The Duchess of Malfi: Webster’s Tragedy of Blood

Couverture
Humensis - 355 pages
This collection of essays represents new scholarly work on John Webster’s great tragedy, The Duchess of Malfi. The critical methodologies range from historical contexts to feminist readings of agency and identity, to social analyses of Jacobean culture. The play has rightly taken its place as one of the greatest of the early modern period, and the Duchess is now seen as one of the great tragic figures of the time—and along with Shakespeare’s Cleopatra, one of the most powerful representations of a strong female character in control of her own sexuality and her own destiny. The play also offers an unusual range of villainous characters, from the Duchess’s two brothers—the Machiavellian Cardinal and the deranged Ferdinand—to Bosola, who at first seems to be a conventional Vice-like villain. Bosola commits terrible acts in the play, and though he ultimately surrenders to his conscience and tries to do good, this transformation comes too late, and the final set of murders takes place in darkness—an apt symbol of the play’s disturbing moral universe.

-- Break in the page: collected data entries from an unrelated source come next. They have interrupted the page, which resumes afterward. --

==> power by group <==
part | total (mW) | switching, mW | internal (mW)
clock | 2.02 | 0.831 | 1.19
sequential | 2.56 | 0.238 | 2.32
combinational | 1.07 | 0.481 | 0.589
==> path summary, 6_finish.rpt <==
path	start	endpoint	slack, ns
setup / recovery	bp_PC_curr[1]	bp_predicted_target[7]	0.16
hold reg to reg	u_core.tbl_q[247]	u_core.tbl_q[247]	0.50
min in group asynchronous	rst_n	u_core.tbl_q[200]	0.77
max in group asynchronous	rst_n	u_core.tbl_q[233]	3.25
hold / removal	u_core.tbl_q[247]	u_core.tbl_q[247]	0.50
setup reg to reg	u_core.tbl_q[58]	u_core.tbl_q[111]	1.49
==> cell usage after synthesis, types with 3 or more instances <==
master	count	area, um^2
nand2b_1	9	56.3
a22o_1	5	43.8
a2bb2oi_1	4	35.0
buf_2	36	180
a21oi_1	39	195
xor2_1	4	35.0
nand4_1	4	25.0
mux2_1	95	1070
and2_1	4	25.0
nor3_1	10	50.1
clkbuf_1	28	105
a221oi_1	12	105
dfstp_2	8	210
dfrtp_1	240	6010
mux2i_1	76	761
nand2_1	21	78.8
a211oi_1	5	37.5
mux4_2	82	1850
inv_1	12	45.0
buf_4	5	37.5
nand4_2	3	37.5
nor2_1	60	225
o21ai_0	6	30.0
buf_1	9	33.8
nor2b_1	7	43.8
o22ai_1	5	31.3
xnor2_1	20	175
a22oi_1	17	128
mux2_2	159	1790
==> config.mk <==
export PLATFORM = sky130hd
export DESIGN_NAME = led_grant_sched_flat
export DESIGN_NICKNAME = d
export VERILOG_FILES = /design/src/rtl/led_grant_sched_if.sv /design/src/rtl/led_grant_sched.sv /design/src/flat_wrapper.sv
export SDC_FILE = /design/constraint.sdc
export NUM_CORES = 1
export LEC_CHECK = 0
export ABC_AREA = 1
export CORE_MARGIN = 2
export CORE_UTILIZATION = 58
export CTS_BUF_LIST = sky130_fd_sc_hd__clkbuf_4 sky130_fd_sc_hd__clkbuf_8
export DETAILED_ROUTE_END_ITERATION = 8
export GPL_ROUTABILITY_DRIVEN = 0
export MAX_ROUTING_LAYER = met4
export PLACE_DENSITY_LB_ADDON = 0.3
export SLEW_MARGIN = 30
export SYNTH_ARGS = -nofsm -noshare
export SYNTH_HDL_FRONTEND = slang
export SYNTH_SLANG_ARGS = --single-unit
==> constraint.sdc <==
create_clock -name clk -period 3.1 [get_ports clk]
set_input_delay 0.31 -clock clk [delete_from_list [all_inputs] [get_ports clk]]
set_output_delay 0.31 -clock clk [all_outputs]
set_load 0.005 [all_outputs]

À propos de l'auteur (2018)

Professor of Early Modern British Literature at the University of Poitiers, Pascale Drouet is the author of Le Vagabond dans l’Angleterre de Shakespeare; Mis au ban et abus de pouvoir : essai sur trois pièces tragiques de Shakespeare; De la filouterie dans l’Angleterre de la Renaissance and Shakespeare’s Love’s Labour’s Lost.

William C. Carroll, Professor of English at Boston University, has published The Great Feast of Language in ‘Love’s Labour’s Lost’; The Metamorphoses of Shakespearean Comedy; Fat King, Lean Beggar: Representations of Poverty in the Age of Shakespeare; and editions of Macbeth, The Two Gentlemen of Verona and Love’s Labour’s Lost.